Trump and Pentagon officials said al-Baghdadi had blown himself up with a suicide vest, also killing two children, after he had been cornered on Saturday in a dead-end tunnel during an American military raid in a northern Syrian village.

Al-Mujahir was killed on Sunday in an airstrike elsewhere in northern Syria.

Al-Baghdadi’s death came eight months after American-led forces in Syria seized the last remnants of the territory once held by the Islamic State, which at its height spanned an area the size of Britain across parts of Syria and Iraq.

The Islamic State announcement said that al-Baghdadi had been succeeded as leader by Ibrahim al-Hashemi al-Qurayshi, whom it identified as the “emir of the believers” and “caliph”. Al-Qurayshi appeared to be largely unknown, at least outside the ranks of the organisation.

The al-Qurayshi appellation at the end of the new leader’s name indicates that he is being portrayed as a descendant of the Quraysh tribe, a lineage that the Islamic State considers to be a prerequisite for becoming a caliph or ruler.

Its use indicates that the IS continues to see itself as a caliphate, even if it is one with practically no territory.
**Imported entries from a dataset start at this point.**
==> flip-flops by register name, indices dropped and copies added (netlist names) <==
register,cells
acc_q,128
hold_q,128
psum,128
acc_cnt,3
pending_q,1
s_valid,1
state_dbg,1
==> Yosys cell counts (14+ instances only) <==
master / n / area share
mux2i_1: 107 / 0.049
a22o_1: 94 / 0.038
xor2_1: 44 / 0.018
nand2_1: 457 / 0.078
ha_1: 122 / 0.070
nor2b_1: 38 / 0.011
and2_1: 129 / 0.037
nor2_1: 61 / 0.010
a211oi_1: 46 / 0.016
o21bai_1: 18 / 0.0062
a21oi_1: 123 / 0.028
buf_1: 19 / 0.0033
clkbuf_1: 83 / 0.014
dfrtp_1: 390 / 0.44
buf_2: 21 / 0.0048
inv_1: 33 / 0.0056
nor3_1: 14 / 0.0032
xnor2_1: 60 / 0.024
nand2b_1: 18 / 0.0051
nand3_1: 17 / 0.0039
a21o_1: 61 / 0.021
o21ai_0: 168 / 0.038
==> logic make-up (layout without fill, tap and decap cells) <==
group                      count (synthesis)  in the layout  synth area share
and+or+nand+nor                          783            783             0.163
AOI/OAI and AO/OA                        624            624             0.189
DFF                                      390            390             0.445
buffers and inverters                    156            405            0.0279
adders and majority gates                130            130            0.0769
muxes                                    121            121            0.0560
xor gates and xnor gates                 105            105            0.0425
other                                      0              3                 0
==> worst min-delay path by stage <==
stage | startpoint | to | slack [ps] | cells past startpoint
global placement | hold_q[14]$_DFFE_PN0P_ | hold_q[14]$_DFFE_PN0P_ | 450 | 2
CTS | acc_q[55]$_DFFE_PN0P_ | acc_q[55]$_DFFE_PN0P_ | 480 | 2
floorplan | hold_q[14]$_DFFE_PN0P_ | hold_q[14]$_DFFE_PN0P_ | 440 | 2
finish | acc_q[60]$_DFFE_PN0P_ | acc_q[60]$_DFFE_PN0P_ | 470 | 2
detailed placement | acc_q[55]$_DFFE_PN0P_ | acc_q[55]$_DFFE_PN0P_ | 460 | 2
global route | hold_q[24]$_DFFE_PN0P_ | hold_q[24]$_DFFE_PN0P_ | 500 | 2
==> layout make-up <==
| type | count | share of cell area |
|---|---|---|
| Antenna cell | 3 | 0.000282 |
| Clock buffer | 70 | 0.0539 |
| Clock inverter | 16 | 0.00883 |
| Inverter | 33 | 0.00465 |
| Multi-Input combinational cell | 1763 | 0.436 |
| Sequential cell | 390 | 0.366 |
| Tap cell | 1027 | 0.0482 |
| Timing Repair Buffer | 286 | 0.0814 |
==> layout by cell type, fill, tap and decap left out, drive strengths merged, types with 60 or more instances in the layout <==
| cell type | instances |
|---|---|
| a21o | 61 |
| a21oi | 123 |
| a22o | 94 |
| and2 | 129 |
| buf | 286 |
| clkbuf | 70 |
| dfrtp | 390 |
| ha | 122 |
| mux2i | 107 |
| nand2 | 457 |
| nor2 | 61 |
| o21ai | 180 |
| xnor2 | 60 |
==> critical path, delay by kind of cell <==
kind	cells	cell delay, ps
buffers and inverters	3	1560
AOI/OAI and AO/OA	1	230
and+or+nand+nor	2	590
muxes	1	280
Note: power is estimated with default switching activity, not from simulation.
The announcement was coupled with a warning to the US not to gloat over killing al-Baghdadi, who oversaw beheadings of American hostages and other atrocities.
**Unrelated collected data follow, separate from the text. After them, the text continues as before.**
$ cat config.mk
export PLATFORM = sky130hd
export DESIGN_NAME = sipo_frame_ctrl
export DESIGN_NICKNAME = d
export VERILOG_FILES = /design/src/rtl/sipo_frame_ctrl.sv
export SDC_FILE = /design/constraint.sdc
export NUM_CORES = 1
export LEC_CHECK = 0
export CAP_MARGIN = 25
export CORE_ASPECT_RATIO = 0.5
export CORE_MARGIN = 2
export CORE_UTILIZATION = 33
export CTS_CLUSTER_DIAMETER = 100
export DETAILED_ROUTE_END_ITERATION = 10
export HOLD_SLACK_MARGIN = 0.02
export PLACE_DENSITY = 0.6
export SETUP_SLACK_MARGIN = 0.3
export SYNTH_ARGS = -nofsm -noshare
export SYNTH_HDL_FRONTEND = slang
export SYNTH_SLANG_ARGS = --single-unit
export TNS_END_PERCENT = 5
$ cat constraint.sdc
create_clock -name clk -period 1.4 [get_ports clk]
set_input_delay 0.42 -clock clk [delete_from_list [all_inputs] [get_ports clk]]
set_output_delay 0.42 -clock clk [all_outputs]
set_load 0.01 [all_outputs]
“Do not be happy O America, for the death of Sheikh al-Baghdadi, and do not forget the cups of death at his hands, may God accept him,” said the announcement, according to a translation by the Site Intelligence Group, which monitors jihadist content online.

“Do you not realise, O America, that the Islamic State today stands at the threshold of Europe and Central Africa? It is expanding and remaining, with permission from God, from the east to the west.”